|While you're learning how to program, you should take the time to understand why modularization is good, and why you should keep in mind Object Oriented programming.|
For your case, you should make a function for things that are to be done repeatedly (or even called once, but have a special duty).
For example, in Rolo's case above (haven't programmed in 2 years, so i'm just going to give you the gist of it):
//function prototypes (you list the functions
//in the beginning...so the compiler knows
//what to expect
char choice='y'; //default = y
cout << "Hello World!" << endl;
cout << endl;
cout << "Do again? (y/n)" << endl;
cout << "- ";
cin >> x;
cout << endl;
The beauty of this is that you can call a function (like menu()) from anywhere in the program (you don't need to remember a line number, etc.) And, it clears up your program. Notice how small the main function is. You can easily read how the program flows from one place to another...if you don't know what menu() does, you just jump to the menu() function to see what it does. This is modularity. If you make a nice function, like something that calculates so-and-so, you might take that function in the future and incorporate it into dozens of future programs (thus not having to re-invent the wheel).

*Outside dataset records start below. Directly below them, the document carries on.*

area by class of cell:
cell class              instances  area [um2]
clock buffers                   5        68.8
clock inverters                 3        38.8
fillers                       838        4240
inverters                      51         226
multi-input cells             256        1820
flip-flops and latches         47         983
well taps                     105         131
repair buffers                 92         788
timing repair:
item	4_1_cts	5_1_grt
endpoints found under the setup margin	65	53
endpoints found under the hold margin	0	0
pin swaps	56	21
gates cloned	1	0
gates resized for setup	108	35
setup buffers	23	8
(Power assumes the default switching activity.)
--- src/rtl/cache_serial_tx_16.sv ---
`default_nettype none
// ============================================================================
// cache_serial_tx_16 : accepts one word over valid/ready, sends it bit-serially
// with start/stop framing. Optional parity: CACHE_SERIAL_TX_PARITY_EN.
// Revision: 1.0
// ============================================================================
module cache_serial_tx_16 #(
   parameter int WIDTH = 16,
   parameter int DIV   = 4
) (
   input  logic             CLK,
   input  logic             RST,
   input  logic [WIDTH-1:0] data_in,
   input  logic             load_req,
   output logic             load_rdy,
   output logic             tx_out,
   output logic             busy,
   output logic             done
);

   localparam int CW = (DIV > 1) ? $clog2(DIV) : 1;
   localparam int IW = $clog2(WIDTH);
   localparam logic [CW-1:0] C_SLOT_LAST = CW'(DIV - 1);
   localparam logic [IW-1:0] C_IDX_LAST  = IW'(WIDTH - 1);

`ifdef CACHE_SERIAL_TX_PARITY_EN
   typedef enum logic [2:0] {
      IDLE   = 3'd0,
      START  = 3'd1,
      DATA   = 3'd2,
      STOP   = 3'd3,
      PARITY = 3'd4
   } state_t;
`else
   typedef enum logic [2:0] {
      IDLE   = 3'd0,
      START  = 3'd1,
      DATA   = 3'd2,
      STOP   = 3'd3
   } state_t;
`endif

   state_t           state, state_n;
   logic [CW-1:0]    cnt, cnt_n;
   logic [IW-1:0]    idx, idx_n;
   logic [WIDTH-1:0] shreg, shreg_n;
   logic             tx_n;
   logic             done_n;
   logic             slot_end;
`ifdef CACHE_SERIAL_TX_PARITY_EN
   logic             par, par_n;
`endif

   assign slot_end = (cnt == C_SLOT_LAST);
   assign load_rdy = (state == IDLE);
   assign busy     = (state != IDLE);

   always_ff @(posedge CLK) begin
      if (RST) begin
         state  <= IDLE;
         cnt    <= '0;
         idx    <= '0;
         shreg  <= '0;
         tx_out <= 1'b1;
         done   <= 1'b0;
`ifdef CACHE_SERIAL_TX_PARITY_EN
         par    <= 1'b0;
`endif
      end else begin
         state  <= state_n;
         cnt    <= cnt_n;
         idx    <= idx_n;
         shreg  <= shreg_n;
         tx_out <= tx_n;
         done   <= done_n;
`ifdef CACHE_SERIAL_TX_PARITY_EN
         par    <= par_n;
`endif
      end
   end

   // tx_out is registered, so each branch computes the level for the next slot.
   always_comb begin
      state_n = state;
      cnt_n   = cnt;
      idx_n   = idx;
      shreg_n = shreg;
      tx_n    = tx_out;
      done_n  = 1'b0;
`ifdef CACHE_SERIAL_TX_PARITY_EN
      par_n   = par;
`endif
      case (state)
         IDLE: begin
            tx_n = 1'b1;
            if (load_req) begin
               state_n = START;
               shreg_n = data_in;
               cnt_n   = '0;
               idx_n   = '0;
               tx_n    = 1'b0;
`ifdef CACHE_SERIAL_TX_PARITY_EN
               par_n   = ^data_in;
`endif
            end
         end
         START: begin
            if (slot_end) begin
               state_n = DATA;
               cnt_n   = '0;
               tx_n    = shreg[0];
            end else begin
               cnt_n = cnt + 1'b1;
            end
         end
         DATA: begin
            if (slot_end) begin
               cnt_n   = '0;
               shreg_n = shreg >> 1;
               if (idx == C_IDX_LAST) begin
                  idx_n = '0;
`ifdef CACHE_SERIAL_TX_PARITY_EN
                  state_n = PARITY;
                  tx_n    = par;
`else
                  state_n = STOP;
                  tx_n    = 1'b1;
`endif
               end else begin
                  idx_n = idx + 1'b1;
                  tx_n  = shreg[1];
               end
            end else begin
               cnt_n = cnt + 1'b1;
            end
         end
`ifdef CACHE_SERIAL_TX_PARITY_EN
         PARITY: begin
            if (slot_end) begin
               state_n = STOP;
               cnt_n   = '0;
               tx_n    = 1'b1;
            end else begin
               cnt_n = cnt + 1'b1;
            end
         end
`endif
         STOP: begin
            if (slot_end) begin
               state_n = IDLE;
               cnt_n   = '0;
               tx_n    = 1'b1;
               done_n  = 1'b1;
            end else begin
               cnt_n = cnt + 1'b1;
            end
         end
         default: begin
            state_n = IDLE;
            tx_n    = 1'b1;
         end
      endcase
   end

endmodule
`default_nettype wire

--- config.mk ---
export PLATFORM = sky130hd
export DESIGN_NAME = cache_serial_tx_16
export DESIGN_NICKNAME = d
export VERILOG_FILES = /design/src/rtl/cache_serial_tx_16.sv
export SDC_FILE = /design/constraint.sdc
export NUM_CORES = 1
export LEC_CHECK = 0
export CELL_PAD_IN_SITES_DETAIL_PLACEMENT = 0
export CELL_PAD_IN_SITES_GLOBAL_PLACEMENT = 2
export CORE_MARGIN = 1
export CORE_UTILIZATION = 32
export DETAILED_ROUTE_END_ITERATION = 12
export GPL_TIMING_DRIVEN = 0
export PLACE_DENSITY_LB_ADDON = 0.1
export SYNTH_ARGS = -nofsm -noshare
export SYNTH_HDL_FRONTEND = slang
export SYNTH_SLANG_ARGS = --single-unit
--- constraint.sdc ---
create_clock -name CLK -period 1.8 [get_ports CLK]
set_input_delay 0.36 -clock CLK [delete_from_list [all_inputs] [get_ports CLK]]
set_output_delay 0.36 -clock CLK [all_outputs]
set_load 0.05 [all_outputs]
==> metrics.txt, run 1 <==
Antenna diodes 0; synth top area cells dfxtp_1 (38%), mux2i_1 (13%), a211oi_1 (8.3%); die area 4490 µm²; post-synth cell types 31; clk buf depth 2; Core Region 4030 µm²; RSZ-0062 raised after global routing yes; # IOs 23; H-tree lvl count 1; sequential element share of the synthesized area 38.5%; Synth async-reset ratio 0%; Worst Setup Start Kind register; CP Capture Type output pin; Syn Inst Count 144; DP HPWL 2310 µm; mean area per synthesized cell 9.39 µm²; Post-synth EDFFs 0; syn nets 170; max-slew violations 0; Post-Place Worst Slack -265 ps; leak pwr 0.655 nW; status complete, no violations; GPL Wtd Cong 0.743; final worst slack 57.7 ps; CTS root buffer clkbuf_8; Final Non-Filler Cells 224; Post-synth top flop dfxtp_1; Max-cap violations 0; Worst Skew 5.95 ps; clock latency on the worst-skew pair 270 ps; critical path peak fanout 4; clock slew seen by the registers of the worst setup and hold paths 90 ps; leading area contributor after synthesis dfxtp_1; Fin Setup TNS 0 ps; Core Rows 23; Yosys top cell area share 38.5%; pwr dens 1650 nW/µm²; Final ANT Viol Nets 0; via count of the first global-routing pass 1118; slew margin rel. 65.0%; Routed WL per cell 14.7 µm; Syn Std Cell Area 1350 µm²; Hold Violations, Final 0; placed cells 216; initial antenna violation count 0; clk sinks 26; Hold Crit Class register to register; Setup-failing EPs final 0; Worst VDD drop 0.000556 V; worst slew pin tran 525 ps; CP required 1440 ps; 1st-iter DRT viols 29; TritonCTS clock tree built; pin count of the biggest net entering global routing 14; gr usage total 16.2%; CTS buffer count 3; most common cell after layout, fill and taps aside dfxtp_1; Post-route DRC 0; FF+latch count, synth 26; fraction of layout cells with a size suffix above 1 17.8%; critical path type register to output pin; Tmin final 1740 ps; routed wire length 3290 µm; synth warn 0; register area 528 µm²; initial core utilization 33.6%; area occupied by multi-input gates 818 µm²; vias per std cell 5.33; Die W 67.0 µm; area grow syn2layout 32.7%; DRT Pass-1 Iters 5; f_max 574 MHz; first-pass GRT wire length 5380 µm; CP arrival 1380 ps; grt ovf 0; Die H 67.0 µm; Final period util 96.8%; via count 1195; Final nets 202; Port Buffers 22; fill count 404; commonest non-fill, non-tap cells in the layout dfxtp_1 (24), a21oi_1 (20), clkdlybuf4s50_1 (19)
-- critical path, cell delays in order, from the launching register on --
cell,delay [ps]
dfxtp_4,360
inv_1,110
ha_4,150
clkdlybuf4s15_1,490
-- state kept, by name, indices dropped and copies added, names as in the netlist --
signal,cells
tx_out,1
cnt,2
state,2
shreg,16
done,1
idx,4
-- timing repair --
| item | 4_1_cts | 5_1_grt |
|---|---|---|
| setup endpoints to repair | 19 | 19 |
| setup buffers | 2 | 3 |
| gates resized for setup | 16 | 15 |
| pin swaps | 1 | 2 |
| hold buffers | 0 | 0 |
| endpoints found under the hold margin | 0 | 0 |
-- area by class of cell --
type | instances | area share (%)
sequential | 26 | 29.4
timing repair buffer | 27 | 14.2
tap | 50 | 3.49
inverter | 5 | 1.05
buffer | 10 | 3.91
multi-input combinational | 103 | 45.6
clock buffer | 3 | 2.30
-- Yosys cell counts (2+ instances only) --
cell type / instances
o21ai_0: 4
buf_2: 4
nand3_1: 2
nand2_1: 7
nand3b_1: 2
mux2i_1: 18
clkbuf_1: 3
nand4_1: 2
nor2_1: 4
nand2b_1: 2
o31ai_1: 2
inv_1: 5
ha_1: 7
or3_1: 2
a211oi_1: 15
a21oi_1: 22
nor2b_1: 3
dfxtp_1: 26
or4_1: 2
-- where the power goes --
part           internal [mW]  total, mW  switching (mW)
Sequential             0.800      0.928           0.128
Combinational          0.776       1.71           0.930
Clock                  0.150      0.329           0.179
Total                   1.73       2.96            1.24
-- kinds of logic (layout without fill, tap and decap cells) --
logic type	Yosys count	in the layout	synth area share (%)
multiplexers	20	20	15.8
buffers and inverters	15	45	5.46
adder cells (fa/ha/maj)	7	7	6.48
flip-flops	26	26	38.5
AND/OR/NAND/NOR	29	29	11.7
AO/OA/AOI/OAI	47	47	22.0
-- worst paths after layout --
| kind | startpoint | to | slack, ps | depth (start not counted) |
|---|---|---|---|---|
| worst max-delay path | state[0] | load_rdy | 60 | 3 |
| worst min register to register | shreg[15] | shreg[15] | 490 | 2 |
| worst max register to register | state[0] | idx[2] | 70 | 6 |
| worst min-delay path | shreg[15] | shreg[15] | 490 | 2 |
-- per-stage QoR --
step	area [µm²]	total power, mW	hold slack, ps	utilization [%]
floorplan	1370	2.08	449	-
global placement	1650	2.39	460	40.9
detailed placement	1650	2.44	471	40.9
CTS	1730	2.87	485	43.0
global route	1790	3.21	511	44.5
finish	1790	2.96	488	44.5
-- metal layers --
| metal | track usage [%] | vias to the layer above | share of wire [%] |
|---|---|---|---|
| li1 | - | 599 | - |
| met1 | 19.7 | 582 | 45 |
| met2 | 28.7 | 12 | 52 |
| met3 | 2.57 | 2 | 2.1 |
| met4 | 4.79 | 0 | 0.64 |
| met5 | 0 | - | 0 |
(Power assumes the default switching activity.)
==> run 2, diff against run 1 <==
--- a/config.mk
+++ b/config.mk
@@ -10,3 +10,3 @@
 export CORE_MARGIN = 1
-export CORE_UTILIZATION = 32
+export CORE_UTILIZATION = 29
 export DETAILED_ROUTE_END_ITERATION = 12
==> constraint.sdc (replaced) <==
create_clock -name CLK -period 1.55 [get_ports CLK]
set_input_delay 0.2325 -clock CLK [delete_from_list [all_inputs] [get_ports CLK]]
set_output_delay 0.2325 -clock CLK [all_outputs]
set_load 0.05 [all_outputs]
==> run 2 against run 1 <==
Net effect: the flow now finishes with violations (negative setup slack); global-route usage down 1.8 points; die area grew 10%; count of clock-buffer cells in the layout up 1; non-clock buffer count grew 7; via count rose by 1.1%; combinational power rose by 49%; cell count rose by 4.5%.
==> metrics.txt, run 2 (same netlist as run 1, synthesis figures left out) <==
Core Rows 24 (was 23); worst slew pin tran 583 ps (was 525 ps); clock slew seen by the registers of the worst setup and hold paths 90 ps (about the same); Hold Path Stages 2 (unchanged); CP required 1750 ps (was 1440 ps); slew margin rel. 61.1% (was 65.0%); clk sinks 26 (unchanged); # IOs 23 (unchanged); TritonCTS clock tree built (unchanged); commonest non-fill, non-tap cells in the layout dfxtp_1 (24), mux2i_1 (18), clkdlybuf4s50_1 (18) (was dfxtp_1 (24), a21oi_1 (20), clkdlybuf4s50_1 (19)); max-slew violations 0 (unchanged); WHS 473 ps (was 488 ps); DP HPWL 2310 µm (about the same); clock latency on the worst-skew pair 270 ps (about the same); RSZ-0062 raised after global routing yes (unchanged); Post-route DRC 0 (unchanged); worst reg2reg path depth 7 (was 6); Worst Skew 4.50 ps (was 5.95 ps); Max-cap violations 0 (unchanged); Setup-failing EPs final 18 (was 0); Final ANT Viol Nets 0 (unchanged); failing checks negative setup slack; CTS buffer count 3 (unchanged); Fin Setup TNS -1000 ps (was 0 ps); Tmin final 1660 ps; Die W 70.3 µm (was 67.0 µm); most common cell after layout, fill and taps aside dfxtp_1 (unchanged); pin count of the biggest net entering global routing 15 (was 14); largest register by flop count shreg (unchanged); critical path type register to register (was register to output pin); Port Buffers 22 (unchanged); crit path launch state[0] (unchanged); Final period util 107%; 1st-iter DRT viols 38 (was 29); clk buf depth 2 (unchanged); via count of the first global-routing pass 1163 (was 1118); Crit Reg-Reg Startpoint state[0] (unchanged); Core Region 4410 µm² (was 4030 µm²); first-pass GRT wire length 5680 µm (was 5380 µm); hold path startpoint shreg[15] (unchanged); R2R Setup Slk -110 ps (was 70 ps); GPL Wtd Cong 0.698 (was 0.743); CP arrival 1860 ps (was 1380 ps); fraction of layout cells with a size suffix above 1 34.1% (was 17.8%); critical path peak fanout 6 (was 4); CP Capture Type register (was output pin); CTS root buffer clkbuf_8 (unchanged); leak pwr 0.732 nW (was 0.655 nW); pwr dens 2020 nW/µm² (was 1650 nW/µm²); initial core utilization 30.6% (was 33.6%); Final Total Pwr 4.09 mW (was 2.96 mW); routed wire length 3390 µm (was 3290 µm); via count 1208 (was 1195); Worst VDD drop 0.000653 V (was 0.000556 V); Hold Violations, Final 0 (unchanged); initial antenna violation count 0 (unchanged); area grow syn2layout 49.7% (was 32.7%); Worst Setup Start Kind register (unchanged); placed cells 218 (was 216); grt ovf 0 (unchanged); Largest regs shreg x16, idx x4 (unchanged); f_max 603 MHz; gr usage total 14.4% (was 16.2%); Hold Crit Class register to register (unchanged); Routed WL per cell 14.5 µm (was 14.7 µm); max reg flops 16 (unchanged); Final Non-Filler Cells 234 (was 224); Antenna diodes 0 (unchanged); Die H 70.3 µm (was 67.0 µm); Final nets 209 (was 202); status complete, but fails checks (was complete, no violations); vias per std cell 5.16 (was 5.33); final worst slack -107 ps (was 57.7 ps); die area 4940 µm² (was 4490 µm²); H-tree lvl count 1 (unchanged); DRT Pass-1 Iters 4 (was 5)
-- run 2: changes by cell type in the layout (fill, tap and decap cells not counted), sizes merged --
cell,before,now
dlygate4sd2,0,2
clkdlybuf4s50,19,18
dlymetal6s2s,1,0
buf,12,21
clkbuf,7,6
-- run 2: critical path: stages, from the launching register on --
cell and delay, ps:
dfxtp_4 400, inv_4 50, ha_4 160, buf_8 130
mux2i_4 180, buf_6 140, or4_1 390, a21oi_1 130
-- run 2: final cells by class --
cell class | instances | area (µm²)
Fill cell | 420 | 2390
Multi-Input combinational cell | 103 | 922
Sequential cell | 26 | 528
Timing Repair Buffer | 35 | 340
Buffer | 9 | 87.6
Tap cell | 52 | 65.1
Clock buffer | 4 | 55.1
Inverter | 5 | 26.3
-- run 2: path summary, 6_finish.rpt --
check                                  to
worst max-delay path               idx[2]
worst min-delay path            shreg[15]
worst max register to register     idx[2]
worst min register to register  shreg[15]
-- run 2: metal layers --
layer,wire length [µm],part of all wire [%],track usage [%]
met2,1640,49,23.6
met5,0,0,0
met4,68,2.0,6.00
met3,140,4.1,2.74
met1,1530,45,18.3
-- run 2: repair_timing --
item / in CTS / in global routing
pin swaps: 22 / 9
gates cloned: 1 / 0
hold buffers: 0 / 0
setup endpoints to repair: 27 / 21
buffers inserted: 9 / 3
gates resized for setup: 54 / 14
-- run 2: power by group --
group	leakage [nW]	switching (mW)	internal, mW
clock network	0.0288	0.209	0.227
logic	0.488	1.26	1.28
registers	0.215	0.189	0.930
total	0.732	1.66	2.44
-- run 2: per-stage QoR --
| step | utilization, % | cell area [µm²] | worst slack [ps] |
|---|---|---|---|
| finish | 45.9 | 2020 | -107 |
| global route | 45.9 | 2020 | -165 |
| CTS | 44.4 | 1960 | -131 |
| detailed placement | 37.8 | 1670 | -399 |
| global placement | 37.8 | 1670 | -317 |
| floorplan | - | 1380 | -35.5 |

Object Oriented programming goes a step further, where you create objects that contain their own data, and you create interfaces to access those objects. Like you might make a Desk object, with the data being a linked list to what you've put in the desk. Interface would be (put_item_in_desk() and (take_item_outof_desk()...that way you can control the integrity of the data).
C++ has the STL (standard template library), which are basically pre-built objects that you can use (they're templates). You basically just add functionality to them (like maybe you want to add a color variable) ...you create objects that inherit their properties. That's another story for later, though. =)
Dr. Nick is right though, you will probably never see a GOTO statement in a program written in a language capable of doing OO.
But once you kick the basic habit and get used to C++, you'll not only enjoy it alot, but you'll be able to pick up on other languages (like Java) pretty fast.